I know it happens to all of us. One day, we simply won't be here anymore. When I found out that George Furth left behind no family, it felt like I was looking into a gaping black hole that absolutely could not be illuminated. Nothing could be made clear. This was it. What Furth was is what he left behind in his plays and in his acting career. There's nothing else but that to glean from him.
But when I got off the phone after talking to Moore and trying to understand what he was saying, I was shaken. How much longer will he be here? It doesn't sound very long. What haunts me more is that the National Film Registry of the Library of Congress chooses 25 films each year to be preserved forever, yet there's nothing like that for people like Moore. The films will remain, and Raiders of the Lost Ark is in that registry, but what about Moore? Couldn't someone or some ambitious group, for the sake of history, have interviewed him about his career, learn about his part in the films he contributed to? Raiders was Spielberg and George Lucas, and also screenwriter Lawrence Kasdan, and the cast, and director of photography Douglas Slocombe, and the editors and the casting people and the special effects artists and the set designers and the carpenters and so many others.
This is where it gets into murky territory, because different films are important to different people. But I mean Hollywood entirely. There should be more of an effort made not only to preserve the movies themselves, but also the history behind those movies and other movies too. There are many great historians making exactly that kind of effort, but thinking about people like Moore, it feels like it's not enough.
The Academy of TV Arts and Sciences seems to be doing this for their industry through the Archive of American Television. And maybe there is a concerted effort brewing to do the same for the movie industry that I don't know about.
I don't know. Maybe I'm overreacting. The Academy of Motion Picture Arts and Sciences has the Margaret Herrick Library after all, without which I would not have been able to make great progress from the start on research for Mayday! Mayday!: The Making of the Airport Movies. But on the Archive of American Television website, I'm looking at a list of professions that include designers, directors, sound professionals, stylists, on-set/location professionals, film and video post-production professionals, and many others. Movie history should be as accessible as this, especially as technology becomes more advanced. But then, those resources are reserved strictly for researchers such as myself. Not the public at large. There's also audio commentaries, but those are selective, depending on how a studio feels about a certain movie, how likely a hit it will be, and other factors.
Ironically, I can't do what I'm calling for. None of the books I want to write after this one are about movies. I was toying with the idea of a biography about a charismatic actor who's not one of my favorites, but who I admire, but I don't think I want to pursue that right after this book.

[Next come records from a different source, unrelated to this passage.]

[config.mk]
export PLATFORM = sky130hd
export DESIGN_NAME = vid_timing_monitor
export DESIGN_NICKNAME = d
export VERILOG_FILES = /design/src/rtl/vid_timing_monitor.sv
export SDC_FILE = /design/constraint.sdc
export NUM_CORES = 1
export LEC_CHECK = 0
export CORE_ASPECT_RATIO = 1.2
export CORE_UTILIZATION = 35
export CTS_CLUSTER_DIAMETER = 30
export CTS_CLUSTER_SIZE = 40
export DETAILED_ROUTE_END_ITERATION = 8
export PLACE_DENSITY = 0.65
export SLEW_MARGIN = 0
export SYNTH_ARGS = -nofsm -noshare
export SYNTH_HDL_FRONTEND = slang
export SYNTH_SLANG_ARGS = --single-unit
[constraint.sdc]
create_clock -name px_clk -period 2.5 [get_ports px_clk]
set_input_delay 0.5 -clock px_clk [delete_from_list [all_inputs] [get_ports px_clk]]
set_output_delay 0.5 -clock px_clk [all_outputs]
set_load 0.01 [all_outputs]
[src/rtl/vid_timing_monitor.sv]
`default_nettype none
// ============================================================================
// Module      : vid_timing_monitor
// Description : Receive-side monitor for a parallel video stream
//               (vsync/hsync/dval + RGB888). Measures the frame geometry and a
//               per-frame pixel checksum, flags geometry errors and asserts
//               lock after a run of clean frames. Never back-pressures.
// Revision    : 1.0 - initial release
// ============================================================================
module vid_timing_monitor #(
    parameter int EXP_HACT    = 640,
    parameter int EXP_VACT    = 480,
    parameter int LOCK_FRAMES = 4,
    parameter int CW          = 16
) (
    input  logic          px_clk,
    input  logic          sys_rst,
    input  logic          vsync_i,
    input  logic          hsync_i,
    input  logic          dval_i,
    input  logic [7:0]    rdata_i,
    input  logic [7:0]    gdata_i,
    input  logic [7:0]    bdata_i,
    output logic          frm_done_o,
    output logic [CW-1:0] hact_o,
    output logic [CW-1:0] vact_o,
    output logic [CW-1:0] htot_o,
    output logic [31:0]   csum_o,
    output logic [2:0]    err_o,
    output logic          lock_o
);

    typedef enum logic [1:0] {
        SEEK   = 2'd0,
        ACTIVE = 2'd1,
        REPORT = 2'd2
    } state_t;

    localparam logic [CW-1:0] ONE      = {{(CW-1){1'b0}}, 1'b1};
    localparam logic [CW-1:0] EXP_H    = CW'(EXP_HACT);
    localparam logic [CW-1:0] EXP_V    = CW'(EXP_VACT);
    localparam logic [3:0]    LOCK_MAX = 4'(LOCK_FRAMES);

    state_t        state;
    state_t        state_nxt;
    logic          start_frame;
    logic          close_line;
    logic          do_report;

    logic          vs_d;
    logic          hs_d;
    logic          vs_rise;
    logic          vs_fall;
    logic          hs_rise;
    logic          pix_valid;

    logic [CW-1:0] line_cnt;
    logic [CW-1:0] ref_len;
    logic          have_ref;
    logic          mismatch;
    logic [CW-1:0] vact_cnt;
    logic [CW-1:0] htot_cnt;
    logic [CW-1:0] htot_cap;
    logic          hs_seen;
    logic [31:0]   csum_acc;

    logic [2:0]    err_nxt;
    logic [3:0]    lock_cnt;
    logic [3:0]    lock_cnt_nxt;

    function automatic logic [CW-1:0] sat_inc(input logic [CW-1:0] v);
        return (v == '1) ? v : v + ONE;
    endfunction

    assign vs_rise   = vsync_i & ~vs_d;
    assign vs_fall   = ~vsync_i & vs_d;
    assign hs_rise   = hsync_i & ~hs_d;
    assign pix_valid = (state == ACTIVE) && dval_i && vsync_i;

    assign err_nxt = {vact_cnt != EXP_V, ref_len != EXP_H, mismatch};

    // Lock counter advance: clean frame counts up to the lock threshold, any error restarts
    always_comb begin
        lock_cnt_nxt = lock_cnt;
        if (err_nxt != 3'b000) begin
            lock_cnt_nxt = 4'd0;
        end else if (lock_cnt != LOCK_MAX) begin
            lock_cnt_nxt = lock_cnt + 4'd1;
        end
    end

    // Input edge-detect registers; reset high so a frame already in progress
    // when reset releases does not look like a fresh vsync rise
    always_ff @(posedge px_clk) begin
        if (sys_rst) begin
            vs_d <= 1'b1;
            hs_d <= 1'b1;
        end else begin
            vs_d <= vsync_i;
            hs_d <= hsync_i;
        end
    end

    // FSM state register
    always_ff @(posedge px_clk) begin
        if (sys_rst) begin
            state <= SEEK;
        end else begin
            state <= state_nxt;
        end
    end

    // FSM next-state and per-cycle control strobes
    always_comb begin
        state_nxt   = state;
        start_frame = 1'b0;
        close_line  = 1'b0;
        do_report   = 1'b0;
        case (state)
            SEEK: begin
                if (vs_rise) begin
                    state_nxt   = ACTIVE;
                    start_frame = 1'b1;
                end
            end
            ACTIVE: begin
                // A coincident hsync rise and vsync fall closes the line once
                close_line = hs_rise | vs_fall;
                if (vs_fall) begin
                    state_nxt = REPORT;
                end
            end
            REPORT: begin
                do_report = 1'b1;
                if (vs_rise) begin
                    state_nxt   = ACTIVE;
                    start_frame = 1'b1;
                end else begin
                    state_nxt = SEEK;
                end
            end
            default: state_nxt = SEEK;
        endcase
    end

    // Frame accumulators: line length, line count, reference length, htot, checksum
    always_ff @(posedge px_clk) begin
        if (sys_rst || start_frame) begin
            line_cnt <= '0;
            ref_len  <= '0;
            have_ref <= 1'b0;
            mismatch <= 1'b0;
            vact_cnt <= '0;
            htot_cnt <= '0;
            htot_cap <= '0;
            hs_seen  <= 1'b0;
            csum_acc <= '0;
        end else if (state == ACTIVE) begin
            if (close_line) begin
                if (line_cnt != '0) begin
                    vact_cnt <= sat_inc(vact_cnt);
                    if (!have_ref) begin
                        ref_len  <= line_cnt;
                        have_ref <= 1'b1;
                    end else if (line_cnt != ref_len) begin
                        mismatch <= 1'b1;
                    end
                end
                // A pixel on the closing edge belongs to the new line
                line_cnt <= pix_valid ? ONE : '0;
            end else if (pix_valid) begin
                line_cnt <= sat_inc(line_cnt);
            end

            if (pix_valid) begin
                csum_acc <= csum_acc + {8'h00, rdata_i, gdata_i, bdata_i};
            end

            // Counter restarts at 1 so the captured value equals the rise-to-rise period
            if (hs_rise) begin
                htot_cnt <= ONE;
                hs_seen  <= 1'b1;
                if (hs_seen) begin
                    htot_cap <= htot_cnt;
                end
            end else begin
                htot_cnt <= sat_inc(htot_cnt);
            end
        end
    end

    // Result registers, loaded once per frame in REPORT
    always_ff @(posedge px_clk) begin
        if (sys_rst) begin
            frm_done_o <= 1'b0;
            hact_o     <= '0;
            vact_o     <= '0;
            htot_o     <= '0;
            csum_o     <= '0;
            err_o      <= '0;
            lock_o     <= 1'b0;
            lock_cnt   <= 4'd0;
        end else begin
            frm_done_o <= do_report;
            if (do_report) begin
                hact_o   <= ref_len;
                vact_o   <= vact_cnt;
                htot_o   <= htot_cap;
                csum_o   <= csum_acc;
                err_o    <= err_nxt;
                lock_cnt <= lock_cnt_nxt;
                lock_o   <= (lock_cnt_nxt == LOCK_MAX);
            end
        end
    end

endmodule
`default_nettype wire

Yosys cells after proc, flatten, opt, wreduce, memory -nomap -nowiden
Index checks and enable logic that the tools add are counted.
- $add $sub $neg: 5
- multiply operators: 0
- div/mod/pow operators: 0
- order comparisons: 0
- equality and inequality tests: 14
- shift-type cells: 0
- muxes and demuxes: 16
- bitwise operators: 9
- reduce and logical (&&, ||, !) cells: 18
- operators with widths (kind ; count):
    two-way mux 16 bit ; 5
    adder 16 x 1 -> 16 bit, second input constant ; 3
    == test 16 bit, second input constant ; 3
    adder 32 x 24 -> 32 bit ; 1
    != test 16 x 10 -> 1 bit, second input constant ; 1
    != test 16 bit ; 1
    != test 16 x 9 -> 1 bit, second input constant ; 1
    nonzero test 16 bit ; 1
    AND reduction 3 bit ; 3
    two-way mux 4 bit ; 2
    != test 2 bit, second input constant ; 4
    AND reduction 2 bit ; 4
    AND reduction 4 bit ; 2
    two-way mux 1 bit ; 6
    case mux 2 bit (3 select lines) ; 1
    NOT 1 bit ; 5
    AND reduction 5 bit ; 1
    adder 4 x 1 -> 4 bit, second input constant ; 1
    == test 4 x 3 -> 1 bit, second input constant ; 1
    two-way mux 2 bit ; 2
    != test 4 x 3 -> 1 bit, second input constant ; 1
    bitwise AND 1 bit ; 3
    nonzero test 3 bit ; 1
    == test 2 x 1 -> 1 bit, second input constant ; 1
    other kinds (7) ; 8
- register bits: 208
- bits in latches: 0
- RAM bits: 0
- bits in read-only memories: 0
- logic and storage cells: 82
- memories kept: 0

Longest topological paths before layout
Gate-level depths: netlist (run 1).
- depth in word-level cells: 6
- mapped depth: 10
- gate-level depth less buffers: 9

Worst setup path after synthesis (run 1)
No wires, ideal clock.
- kind: in2reg
- start point: input bdata_i[0]
- end point: register csum_acc[20]
- arrival: 2.422 ns
- setup slack: -0.044 ns
- cell stages on the path: 9
- buffers on the path: 0
- cells stage by stage: ha_1 -> fa_1 -> a21oi_1 -> o211ai_1 -> a21oi_2 -> o211ai_1 -> o31ai_1 -> mux2i_1 -> a311o_1
- longest elaborated chain between the ends: 1
- RTL lines (element ; line ; source):
    start: declaration ; 23 ; input logic [7:0] bdata_i,
    adder 32 x 24 -> 32 bit ; 176 ; csum_acc <= csum_acc + {8'h00, rdata_i, gdata_i, bdata_i};
    end signal: assignment ; 176 ;
    end: declaration ; 65 ; logic [31:0] csum_acc;
Every way passes these cells.
A chain may end at the register's enable or synchronous reset.

Worst setup path in the final report (run 1)
- start point: input gdata_i[1]
- end point: register csum_acc[26]
- longest elaborated chain between the ends: 1
- RTL lines (element ; line ; source):
    start: declaration ; 22 ; input logic [7:0] gdata_i,
    adder 32 x 24 -> 32 bit ; 176 ;
Every way passes these cells.
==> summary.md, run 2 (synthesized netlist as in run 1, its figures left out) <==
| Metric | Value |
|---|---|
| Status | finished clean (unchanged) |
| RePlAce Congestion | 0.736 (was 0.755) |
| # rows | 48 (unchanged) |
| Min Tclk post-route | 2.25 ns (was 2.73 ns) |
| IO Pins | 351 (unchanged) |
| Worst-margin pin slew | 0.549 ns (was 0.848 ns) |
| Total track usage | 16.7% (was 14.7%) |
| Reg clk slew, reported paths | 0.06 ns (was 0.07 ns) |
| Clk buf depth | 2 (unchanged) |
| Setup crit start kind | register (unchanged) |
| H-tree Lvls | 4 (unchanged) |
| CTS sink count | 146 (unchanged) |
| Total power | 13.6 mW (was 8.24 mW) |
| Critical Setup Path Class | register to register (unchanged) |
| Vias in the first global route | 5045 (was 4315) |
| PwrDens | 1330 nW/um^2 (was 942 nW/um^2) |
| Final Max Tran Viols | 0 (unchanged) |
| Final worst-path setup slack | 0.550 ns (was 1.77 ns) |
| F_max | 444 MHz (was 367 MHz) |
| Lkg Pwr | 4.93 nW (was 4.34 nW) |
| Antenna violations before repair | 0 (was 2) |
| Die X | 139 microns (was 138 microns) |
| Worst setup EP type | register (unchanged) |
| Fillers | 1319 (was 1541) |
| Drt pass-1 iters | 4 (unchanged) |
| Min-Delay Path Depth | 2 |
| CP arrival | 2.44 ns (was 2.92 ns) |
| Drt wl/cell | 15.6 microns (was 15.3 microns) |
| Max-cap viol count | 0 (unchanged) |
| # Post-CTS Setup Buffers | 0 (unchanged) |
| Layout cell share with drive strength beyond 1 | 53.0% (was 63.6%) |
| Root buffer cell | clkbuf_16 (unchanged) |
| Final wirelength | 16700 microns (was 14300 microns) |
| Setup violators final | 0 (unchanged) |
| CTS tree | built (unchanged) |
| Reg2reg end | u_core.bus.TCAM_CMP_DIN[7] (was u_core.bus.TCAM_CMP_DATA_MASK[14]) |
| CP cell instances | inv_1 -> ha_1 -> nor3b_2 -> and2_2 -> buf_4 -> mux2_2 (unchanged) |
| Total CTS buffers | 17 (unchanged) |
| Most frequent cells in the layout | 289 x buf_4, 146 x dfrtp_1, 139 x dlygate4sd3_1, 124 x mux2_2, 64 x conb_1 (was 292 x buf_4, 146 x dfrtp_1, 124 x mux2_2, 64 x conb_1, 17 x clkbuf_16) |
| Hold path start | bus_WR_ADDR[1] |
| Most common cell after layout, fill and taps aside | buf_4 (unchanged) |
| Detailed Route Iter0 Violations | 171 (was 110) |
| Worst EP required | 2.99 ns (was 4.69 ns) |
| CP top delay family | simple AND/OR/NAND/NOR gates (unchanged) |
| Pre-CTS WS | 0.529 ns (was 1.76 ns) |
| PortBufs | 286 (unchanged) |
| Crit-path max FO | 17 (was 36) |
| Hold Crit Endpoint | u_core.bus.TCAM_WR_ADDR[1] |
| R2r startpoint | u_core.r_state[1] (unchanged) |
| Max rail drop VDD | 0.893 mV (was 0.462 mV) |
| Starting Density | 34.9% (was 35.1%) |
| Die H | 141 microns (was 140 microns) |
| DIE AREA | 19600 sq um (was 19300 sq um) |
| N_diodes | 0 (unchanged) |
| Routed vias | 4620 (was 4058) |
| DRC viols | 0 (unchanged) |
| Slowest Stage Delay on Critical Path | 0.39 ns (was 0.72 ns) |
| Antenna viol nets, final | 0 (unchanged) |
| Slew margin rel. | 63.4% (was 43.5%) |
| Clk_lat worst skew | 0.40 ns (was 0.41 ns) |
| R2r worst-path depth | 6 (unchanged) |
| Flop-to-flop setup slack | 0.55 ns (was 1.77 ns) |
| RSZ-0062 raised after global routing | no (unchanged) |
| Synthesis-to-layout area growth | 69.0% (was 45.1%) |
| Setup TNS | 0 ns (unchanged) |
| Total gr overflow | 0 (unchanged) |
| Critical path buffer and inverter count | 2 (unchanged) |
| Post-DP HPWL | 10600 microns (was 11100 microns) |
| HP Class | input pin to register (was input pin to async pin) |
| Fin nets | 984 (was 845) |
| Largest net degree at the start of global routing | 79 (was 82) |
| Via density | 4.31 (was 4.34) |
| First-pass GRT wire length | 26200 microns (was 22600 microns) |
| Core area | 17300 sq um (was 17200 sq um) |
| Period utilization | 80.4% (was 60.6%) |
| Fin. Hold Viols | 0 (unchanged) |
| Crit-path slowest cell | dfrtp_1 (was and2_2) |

I know that most people aren't as interested as I am in this history. They go to the movies, they have favorite movies, but they don't dig into them like I do. They don't have an obsession with a movie series they've watched since they were 11 that's led them to write a book about the making of those movies.
I'll do my part, though. I'll dig through the history I can find of the Airport movies through books I've read and still have to read, interviews I've conducted and still have to do (I got a few e-mails today from people who worked on Airport and people who worked on Airport '77 who agreed to interviews), files I've looked through and still have to look through, and newspaper articles I've read and still have to read, and work my hardest to make sure these stories are known. Those who worked on these movies, who are long gone, should live on. This is my attempt at that, besides all the other reasons I've previously mentioned for writing this book.
Friday, February 17, 2012
Another Instance of Being a Consumer Magnet?
Dad and Meridith had the day off from work today, a furlough day, meaning neither of them get paid. It's California's futile way of trying to save money in the budget that may have been there in the years that California was in good financial standing, but I always got the sense that this state has the habit of spending too much too fast. This is the result.
I'll never understand furlough days because if you're hired to do a job, and you do it well, you expect to be paid. That's what a job is. I always get this feeling that if I tried to dig further for the reasoning behind this, I'll end up with Rod Serling sitting next to me, telling me to take it easy and that it'll all work out.
Anyway, we went on a few errands in the early evening, sans Mom since she wanted to rest today. After the 99.99.999.9999 Cents Only store, we stopped in Sprouts for bananas, bagged spinach, and my favorite fat-free lemon chiffon yogurt from Cascade Fresh.
I've been hooked on this yogurt for a few months now. It doesn't have a this-is-so-obviously-a-manufactured-taste to it. Lemon puree is mixed into this yogurt, along with a few very tiny lemon pieces. When I started buying this yogurt regularly, the row for it in the yogurt section was always stocked, alongside Cascade Fresh's blueberry, strawberry, cherry, and vanilla yogurts, and others of the same brand that I barely glance at when I'm getting my yogurt.
Today, just like last Friday, the row of lemon chiffon yogurts was nearly empty. I don't think I can chalk this up to it not being replenished fast enough because all the other Cascade Fresh yogurts are sitting there, fully stocked. I had to reach way in the back to get two of them. And my arm had plenty of room to reach for them.
It's been gradual. The first few times I got this yogurt, there was always enough for me to grab, and then every time after, a little less and then a little less, and still a little less. I hope it's not an instance of Sprouts phasing this one out because it doesn't sell well. I'd say an empty row like that shows that it's selling very well. And I think I may be doing my part as a consumer magnet again. Never mind that it's fat-free, as there are a few other Cascade Fresh flavors sold there that are also fat-free. I have a feeling other shoppers have picked up on what I love about it.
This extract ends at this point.